En önemlisi 14 temmuz tabiki. Geçtiğimiz Pazar yavrucumun doğumgünüydü. “3 yaşım bitti” dedi soranlara. Büyüdüğünü anladım ben o gün kızımın. Nasıl, anlatayım.
Öncelikle sabah 6’da uyandığı halde öğlen uykusu uyumamasından anladım. Ve artık kabul ettim öğlen uykusunun bizim için bittiğini. En azından haftasonları.



Bir de saçını örmek istediğimde kabul edip uzuuun bir süre örmeme müsade etmesi var ki “tamam artık süsü için her şeye tahammül ediyor, büyümüş bu kız” dedirtti bana.
Tamam hala sabahın köründe pamuk prenses kıyafetimi giyicem ben diye tutturabiliyor..
Herhangi bir konu için olana kadar diretebiliyor..
Gece uykusunda süt isteyip vermeyen inat annesine karşı uzun süre ağlayabiliyor...

Ama olsun benim kızım 1 yaş daha büyüdü. Sağlıklı, hayırlı, güzel, uzun bir ömrü olsun inşallah. Tek dileğim.

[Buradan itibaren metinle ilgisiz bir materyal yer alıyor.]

--- src/rtl/r88_alu_seq_if.sv ---
// r88_alu_seq_if: decoder command handshake plus ALU control/observation bundle for r88_alu_seq.
// flagP is present only when R88_ALU_SEQ_PARITY_EN is defined.
interface r88_alu_seq_if;
  logic       start, ready;
  logic [2:0] cmdOp;
  logic       cmdImm, cmdUseCarry, cmdDec, cmdWide, cmdInv;
  logic [2:0] aluOp;
  logic       rightSel, carryIn, carryInEn, decMode, regLeft16, invOut;
  logic       loadResult, aluResult, immOe;
  logic       carryOut;
  logic [7:0] aluData, highOut;
  logic       resultWe, highWe, done;
  logic       flagC, flagZ, flagN;
`ifdef R88_ALU_SEQ_PARITY_EN
  logic       flagP;
`endif
  modport master (
    output start, cmdOp, cmdImm, cmdUseCarry, cmdDec, cmdWide, cmdInv,
    output carryOut, aluData, highOut,
    input  ready, aluOp, rightSel, carryIn, carryInEn, decMode, regLeft16, invOut,
    input  loadResult, aluResult, immOe, resultWe, highWe, done,
    input  flagC, flagZ, flagN
`ifdef R88_ALU_SEQ_PARITY_EN
    , input flagP
`endif
  );
  modport slave (
    input  start, cmdOp, cmdImm, cmdUseCarry, cmdDec, cmdWide, cmdInv,
    input  carryOut, aluData, highOut,
    output ready, aluOp, rightSel, carryIn, carryInEn, decMode, regLeft16, invOut,
    output loadResult, aluResult, immOe, resultWe, highWe, done,
    output flagC, flagZ, flagN
`ifdef R88_ALU_SEQ_PARITY_EN
    , output flagP
`endif
  );
endinterface

--- src/rtl/r88_alu_seq.sv ---
// r88_alu_seq: Rocket88 ALU command sequencer driving ALU strobes, flag capture and result writes.
// Optional R88_ALU_SEQ_PARITY_EN adds a parity flag register (flagP).
module r88_alu_seq (
  input logic          sysClock,
  input logic          sysResetN,
  r88_alu_seq_if.slave bus
);
  typedef enum logic [2:0] {IDLE, OPER, EXEC, LATCH, RESULT, HIGH} state_t;
  state_t     state, next;
  logic [2:0] op_q;
  logic       imm_q, cen_q, dec_q, wide_q, inv_q;
  logic       flag_c, flag_z, flag_n;
  logic       arith, carry_op, carry_cap, busy, accept;
  assign arith     = bus.cmdOp inside {3'd3, 3'd4};
  assign carry_op  = bus.cmdOp inside {[3'd1:3'd4]};
  assign carry_cap = op_q inside {[3'd1:3'd4]};
  assign accept    = state == IDLE && bus.start;
  always_ff @(posedge sysClock or negedge sysResetN)
    if (!sysResetN) state <= IDLE;
    else state <= next;
  always_comb
    case (state)
      IDLE:    next = bus.start ? (bus.cmdImm ? OPER : EXEC) : IDLE;
      OPER:    next = EXEC;
      EXEC:    next = LATCH;
      LATCH:   next = RESULT;
      RESULT:  next = wide_q ? HIGH : IDLE;
      default: next = IDLE;
    endcase
  // Command fields are sanitised once at capture so the ALU never sees illegal mode combinations.
  always_ff @(posedge sysClock or negedge sysResetN)
    if (!sysResetN) begin
      op_q   <= '0;
      imm_q  <= 1'b0;
      cen_q  <= 1'b0;
      dec_q  <= 1'b0;
      wide_q <= 1'b0;
      inv_q  <= 1'b0;
    end else if (accept) begin
      op_q   <= bus.cmdOp;
      imm_q  <= bus.cmdImm;
      cen_q  <= bus.cmdUseCarry & carry_op;
      dec_q  <= bus.cmdDec & arith;
      wide_q <= bus.cmdWide & arith;
      inv_q  <= bus.cmdInv;
    end
  always_ff @(posedge sysClock or negedge sysResetN)
    if (!sysResetN) begin
      flag_c <= 1'b0;
      flag_z <= 1'b0;
      flag_n <= 1'b0;
    end else if (state == RESULT) begin
      flag_n <= bus.aluData[7];
      flag_z <= bus.aluData == 8'h00;
      if (carry_cap) flag_c <= bus.carryOut;
    end else if (state == HIGH) begin
      flag_n <= bus.highOut[7];
      flag_z <= flag_z & (bus.highOut == 8'h00);
      flag_c <= bus.carryOut;
    end
`ifdef R88_ALU_SEQ_PARITY_EN
  logic flag_p;
  always_ff @(posedge sysClock or negedge sysResetN)
    if (!sysResetN) flag_p <= 1'b0;
    else if (state == RESULT) flag_p <= ~^bus.aluData;
    else if (state == HIGH) flag_p <= ~^bus.highOut;
  assign bus.flagP = flag_p;
`endif
  // immOe is confined to OPER/EXEC and aluResult to RESULT/HIGH, so intD never has two drivers.
  always_comb begin
    busy           = state != IDLE;
    bus.ready      = !busy;
    bus.aluOp      = busy ? op_q : 3'd0;
    bus.rightSel   = busy & imm_q;
    bus.carryInEn  = busy & cen_q;
    bus.decMode    = busy & dec_q;
    bus.regLeft16  = busy & wide_q;
    bus.invOut     = busy & inv_q;
    bus.carryIn    = flag_c;
    bus.immOe      = state == OPER || (state == EXEC && imm_q);
    bus.loadResult = state == LATCH;
    bus.aluResult  = state == RESULT || state == HIGH;
    bus.resultWe   = state == RESULT;
    bus.highWe     = state == HIGH;
    bus.done       = (state == RESULT && !wide_q) || state == HIGH;
    bus.flagC      = flag_c;
    bus.flagZ      = flag_z;
    bus.flagN      = flag_n;
  end
endmodule

--- src/flat_wrapper.sv ---
// flat-port wrapper written by rule: the top's interface ports become plain ports
module r88_alu_seq_flat 
  (sysClock, sysResetN, bus_start, bus_cmdOp, bus_cmdImm, bus_cmdUseCarry, bus_cmdDec, bus_cmdWide, bus_cmdInv, bus_carryOut, bus_aluData, bus_highOut, bus_ready, bus_aluOp, bus_rightSel, bus_carryIn, bus_carryInEn, bus_decMode, bus_regLeft16, bus_invOut, bus_loadResult, bus_aluResult, bus_immOe, bus_resultWe, bus_highWe, bus_done, bus_flagC, bus_flagZ, bus_flagN);
  r88_alu_seq_if bus_i ();
  input logic sysClock;
  input logic sysResetN;
  input wire logic [$bits(bus_i.start)-1:0] bus_start;
  input wire logic [$bits(bus_i.cmdOp)-1:0] bus_cmdOp;
  input wire logic [$bits(bus_i.cmdImm)-1:0] bus_cmdImm;
  input wire logic [$bits(bus_i.cmdUseCarry)-1:0] bus_cmdUseCarry;
  input wire logic [$bits(bus_i.cmdDec)-1:0] bus_cmdDec;
  input wire logic [$bits(bus_i.cmdWide)-1:0] bus_cmdWide;
  input wire logic [$bits(bus_i.cmdInv)-1:0] bus_cmdInv;
  input wire logic [$bits(bus_i.carryOut)-1:0] bus_carryOut;
  input wire logic [$bits(bus_i.aluData)-1:0] bus_aluData;
  input wire logic [$bits(bus_i.highOut)-1:0] bus_highOut;
  output wire logic [$bits(bus_i.ready)-1:0] bus_ready;
  output wire logic [$bits(bus_i.aluOp)-1:0] bus_aluOp;
  output wire logic [$bits(bus_i.rightSel)-1:0] bus_rightSel;
  output wire logic [$bits(bus_i.carryIn)-1:0] bus_carryIn;
  output wire logic [$bits(bus_i.carryInEn)-1:0] bus_carryInEn;
  output wire logic [$bits(bus_i.decMode)-1:0] bus_decMode;
  output wire logic [$bits(bus_i.regLeft16)-1:0] bus_regLeft16;
  output wire logic [$bits(bus_i.invOut)-1:0] bus_invOut;
  output wire logic [$bits(bus_i.loadResult)-1:0] bus_loadResult;
  output wire logic [$bits(bus_i.aluResult)-1:0] bus_aluResult;
  output wire logic [$bits(bus_i.immOe)-1:0] bus_immOe;
  output wire logic [$bits(bus_i.resultWe)-1:0] bus_resultWe;
  output wire logic [$bits(bus_i.highWe)-1:0] bus_highWe;
  output wire logic [$bits(bus_i.done)-1:0] bus_done;
  output wire logic [$bits(bus_i.flagC)-1:0] bus_flagC;
  output wire logic [$bits(bus_i.flagZ)-1:0] bus_flagZ;
  output wire logic [$bits(bus_i.flagN)-1:0] bus_flagN;
  assign bus_i.start = bus_start;
  assign bus_i.cmdOp = bus_cmdOp;
  assign bus_i.cmdImm = bus_cmdImm;
  assign bus_i.cmdUseCarry = bus_cmdUseCarry;
  assign bus_i.cmdDec = bus_cmdDec;
  assign bus_i.cmdWide = bus_cmdWide;
  assign bus_i.cmdInv = bus_cmdInv;
  assign bus_i.carryOut = bus_carryOut;
  assign bus_i.aluData = bus_aluData;
  assign bus_i.highOut = bus_highOut;
  assign bus_ready = bus_i.ready;
  assign bus_aluOp = bus_i.aluOp;
  assign bus_rightSel = bus_i.rightSel;
  assign bus_carryIn = bus_i.carryIn;
  assign bus_carryInEn = bus_i.carryInEn;
  assign bus_decMode = bus_i.decMode;
  assign bus_regLeft16 = bus_i.regLeft16;
  assign bus_invOut = bus_i.invOut;
  assign bus_loadResult = bus_i.loadResult;
  assign bus_aluResult = bus_i.aluResult;
  assign bus_immOe = bus_i.immOe;
  assign bus_resultWe = bus_i.resultWe;
  assign bus_highWe = bus_i.highWe;
  assign bus_done = bus_i.done;
  assign bus_flagC = bus_i.flagC;
  assign bus_flagZ = bus_i.flagZ;
  assign bus_flagN = bus_i.flagN;
  r88_alu_seq u_core (.sysClock(sysClock), .sysResetN(sysResetN), .bus(bus_i));
endmodule
`src/rtl/fechadura_pkg.sv`:
```
// fechadura_pkg: types and constants shared by the keypad decoder, the
// setup stage and the operational lock logic.
//   senhaPac_t  - 20-digit code buffer, digits[0] is the newest entry
//   KEY_*       - special 4-bit key codes
//   kbd_state_t - keypad scan FSM states
//   key_code()  - row/column to 4-bit code map
//   col_index() - index of the single low column in an active-low pattern
package fechadura_pkg;

    localparam int NUM_DIGITS = 20;

    localparam logic [3:0] KEY_STAR  = 4'hA;
    localparam logic [3:0] KEY_HASH  = 4'hB;
    localparam logic [3:0] KEY_EMPTY = 4'hF;

    typedef struct packed {
        logic [NUM_DIGITS-1:0][3:0] digits;
    } senhaPac_t;

    localparam senhaPac_t SENHA_EMPTY = senhaPac_t'({(NUM_DIGITS*4){1'b1}});

    typedef enum logic [1:0] {
        SCAN      = 2'd0,
        DEB_PRESS = 2'd1,
        WAIT_REL  = 2'd2,
        DEB_REL   = 2'd3
    } kbd_state_t;

    // Keypad layout:
    //   r0: 1 2 3 A
    //   r1: 4 5 6 B
    //   r2: 7 8 9 C
    //   r3: * 0 # D
    // Column 3 holds the letter keys; their code value is never used.
    function automatic logic [3:0] key_code(input logic [1:0] row, input logic [1:0] col);
        logic [3:0] code;
        code = KEY_EMPTY;
        case ({row, col})
            4'b00_00: code = 4'h1;
            4'b00_01: code = 4'h2;
            4'b00_10: code = 4'h3;
            4'b01_00: code = 4'h4;
            4'b01_01: code = 4'h5;
            4'b01_10: code = 4'h6;
            4'b10_00: code = 4'h7;
            4'b10_01: code = 4'h8;
            4'b10_10: code = 4'h9;
            4'b11_00: code = KEY_STAR;
            4'b11_01: code = 4'h0;
            4'b11_10: code = KEY_HASH;
            default:  code = KEY_EMPTY;
        endcase
        return code;
    endfunction

    function automatic logic [1:0] col_index(input logic [3:0] cols_n);
        logic [1:0] idx;
        idx = 2'd0;
        case (cols_n)
            4'b1101: idx = 2'd1;
            4'b1011: idx = 2'd2;
            4'b0111: idx = 2'd3;
            default: idx = 2'd0;
        endcase
        return idx;
    endfunction

endpackage

```
`src/rtl/teclado_debounce.sv`:
```
// teclado_debounce: stable-level counter.
//   clk, rst - clock, synchronous active-high reset
//   level    - condition being debounced (1 = condition currently holds)
//   restart  - clears the count; the counter only runs while this is low
//   stable   - one-cycle pulse on the DEBOUNCE_CYCLES-th consecutive cycle
//              with level high and restart low
module teclado_debounce #(
    parameter int DEBOUNCE_CYCLES = 10000
) (
    input  logic clk,
    input  logic rst,
    input  logic level,
    input  logic restart,
    output logic stable
);

    localparam int CW = $clog2(DEBOUNCE_CYCLES);
    localparam logic [CW-1:0] LAST = CW'(DEBOUNCE_CYCLES - 1);

    logic [CW-1:0] cnt_q;

    assign stable = level && !restart && (cnt_q == LAST);

    // Count restarts after each stable pulse so the press and release phases
    // can share one counter.
    always_ff @(posedge clk) begin
        if (rst || restart || !level || stable) begin
            cnt_q <= '0;
        end else begin
            cnt_q <= cnt_q + 1'b1;
        end
    end

endmodule

```
`src/rtl/decodificador_teclado.sv`:
```
// decodificador_teclado: 4x4 keypad scanner and digit buffer.
//   clk, rst      - clock, synchronous active-high reset
//   col_matrix    - keypad columns, active-low
//   lin_matrix    - keypad rows, active-low, one row low at a time
//   digitos_value - 20-digit buffer, digits[0] newest
//   digitos_valid - one-cycle pulse, same edge as the buffer shift
//
// digitos_valid handshake: no back-pressure. A consumer samples
// digitos_value on any cycle where digitos_valid is high; the value is
// guaranteed for that cycle only (a terminator clears it on the next one).
module decodificador_teclado
    import fechadura_pkg::*;
#(
    parameter int SCAN_DIV        = 1000,
    parameter int DEBOUNCE_CYCLES = 10000,
    parameter int TIMEOUT_CYCLES  = 250000000
) (
    input  logic      clk,
    input  logic      rst,
    input  logic [3:0] col_matrix,
    output logic [3:0] lin_matrix,
    output senhaPac_t digitos_value,
    output logic      digitos_valid
);

    localparam int SW = $clog2(SCAN_DIV);
    localparam int TW = $clog2(TIMEOUT_CYCLES + 1);
    localparam logic [SW-1:0] SCAN_LAST = SW'(SCAN_DIV - 1);
    localparam logic [TW-1:0] IDLE_MAX  = TW'(TIMEOUT_CYCLES);

    kbd_state_t    state_q, state_d;
    logic [1:0]    row_q, row_d;
    logic [3:0]    col_q;
    logic [1:0]    col_idx_q;
    logic [SW-1:0] scan_cnt_q;
    logic [TW-1:0] idle_cnt_q;
    senhaPac_t     digits_q;
    logic          valid_q;

    logic       single_low;
    logic       latch;
    logic       accept;
    logic       deb_level;
    logic       deb_restart;
    logic       deb_stable;
    logic [3:0] code;
    logic       code_ok;
    logic       term_seen;

    assign single_low = ($countones(~col_matrix) == 1);
    assign code       = key_code(row_q, col_idx_q);
    assign code_ok    = accept && (col_idx_q != 2'd3);
    assign term_seen  = valid_q && ((digits_q.digits[0] == KEY_STAR) ||
                                    (digits_q.digits[0] == KEY_HASH));

    teclado_debounce #(
        .DEBOUNCE_CYCLES(DEBOUNCE_CYCLES)
    ) u_debounce (
        .clk    (clk),
        .rst    (rst),
        .level  (deb_level),
        .restart(deb_restart),
        .stable (deb_stable)
    );

    always_comb begin
        state_d     = state_q;
        row_d       = row_q;
        latch       = 1'b0;
        accept      = 1'b0;
        deb_level   = 1'b0;
        deb_restart = 1'b1;
        case (state_q)
            SCAN: begin
                // Multi-column patterns are ghosting or chords: keep rotating.
                if (single_low) begin
                    latch   = 1'b1;
                    state_d = DEB_PRESS;
                end else if (scan_cnt_q == SCAN_LAST) begin
                    row_d = row_q + 2'd1;
                end
            end
            DEB_PRESS: begin
                deb_restart = 1'b0;
                deb_level   = (col_matrix == col_q);
                if (deb_stable) begin
                    accept  = 1'b1;
                    state_d = WAIT_REL;
                end else if (!deb_level) begin
                    state_d = SCAN;
                end
            end
            WAIT_REL: begin
                if (col_matrix == 4'hF) begin
                    state_d = DEB_REL;
                end
            end
            DEB_REL: begin
                deb_restart = 1'b0;
                deb_level   = (col_matrix == 4'hF);
                if (deb_stable) begin
                    state_d = SCAN;
                end else if (!deb_level) begin
                    state_d = WAIT_REL;
                end
            end
            default: state_d = SCAN;
        endcase
    end

    always_ff @(posedge clk) begin
        if (rst) begin
            state_q    <= SCAN;
            row_q      <= 2'd0;
            col_q      <= 4'hF;
            col_idx_q  <= 2'd0;
            scan_cnt_q <= '0;
        end else begin
            state_q <= state_d;
            row_q   <= row_d;
            if (latch) begin
                col_q     <= col_matrix;
                col_idx_q <= col_index(col_matrix);
            end
            // The divider only runs while scanning, so a return to SCAN
            // gives the held row a full SCAN_DIV period.
            if (state_q == SCAN && !latch && scan_cnt_q != SCAN_LAST) begin
                scan_cnt_q <= scan_cnt_q + 1'b1;
            end else begin
                scan_cnt_q <= '0;
            end
        end
    end

    always_ff @(posedge clk) begin
        if (rst) begin
            digits_q   <= SENHA_EMPTY;
            valid_q    <= 1'b0;
            idle_cnt_q <= '0;
        end else begin
            valid_q <= code_ok;
            if (code_ok) begin
                idle_cnt_q <= '0;
            end else if (idle_cnt_q != IDLE_MAX) begin
                idle_cnt_q <= idle_cnt_q + 1'b1;
            end
            if (code_ok) begin
                digits_q.digits <= {digits_q.digits[NUM_DIGITS-2:0], code};
            end else if (term_seen) begin
                digits_q <= SENHA_EMPTY;
            end else if (idle_cnt_q == IDLE_MAX && digits_q != SENHA_EMPTY) begin
                digits_q <= SENHA_EMPTY;
            end
        end
    end

    assign lin_matrix    = ~(4'b0001 << row_q);
    assign digitos_value = digits_q;
    assign digitos_valid = valid_q;

endmodule
```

Tablet bilgisayarda çocuklar için yüklenebilecek uygulamalar

Çocuklar için dediğim 2-3 yaş çocukları için aslında. Bir de bizimkinden dolayı genelde kızların sevebileceği tarz uygulamalar yüklüyorum. Bu uygulamaları bulurken biraz zorlandım ve o yüzden de belki işe yarar düşüncesiyle şimdiye kadar bizim hoşumuza gidenleri yazayım istedim.

Best Kids Songs
Bu uygulamayı açtığınızda ücretsiz birkaç şarkı geliyor karşınıza. Twinkle twinkle little star, old macdonald gibi. Şarkılar video klipli ve genelde dans eden bir kız veya hayvanlar oluyor. Eda dans eden kızın hareketlerini yaparak şarkıyı söylemeye çalışıyor. O yüzden en çok vakit geçirdiği uygulama bu diyebilirim. Tüm şarkılar ingilizce ve sözleri de altyazı olarak geliyor. Ücretli şarkılar da 6 TL civarında oluyor. “Today’s free gift” adı altında günlük ücretsiz şarkılar da geliyor zaman zaman.



Best Kids Stories
Aynı uygulamanın masal versiyonu. Ücretsiz yüklediğimiz masallar içinde “Hansel&Gratel” gibi cadılı hikayeler olmakla birlikte izlenebilecek güzel masallar var. Üstelik yine İngilizce olduğu için çocuk sadece çıkan görüntüleri izlemiş oluyor, bir yandan da İngilizceye karşı kulak dolgunluğu oluyor aslında.



Awesome Eats
Domates, brokoli, havuç gibi sebzeler yukarıdan düştükçe 3 bölme halindeki ekranda, sebzeleri aşağı inene kadar kendi bölmelerine yerleştirmeye çalışıyorsun. Gayet eğlenceli.



Pics Art for Kids
Çocukların hem çizim yapabileceği hem de  içinde bulunan çok sayıda resmi renklendirebileceği bir uygulama.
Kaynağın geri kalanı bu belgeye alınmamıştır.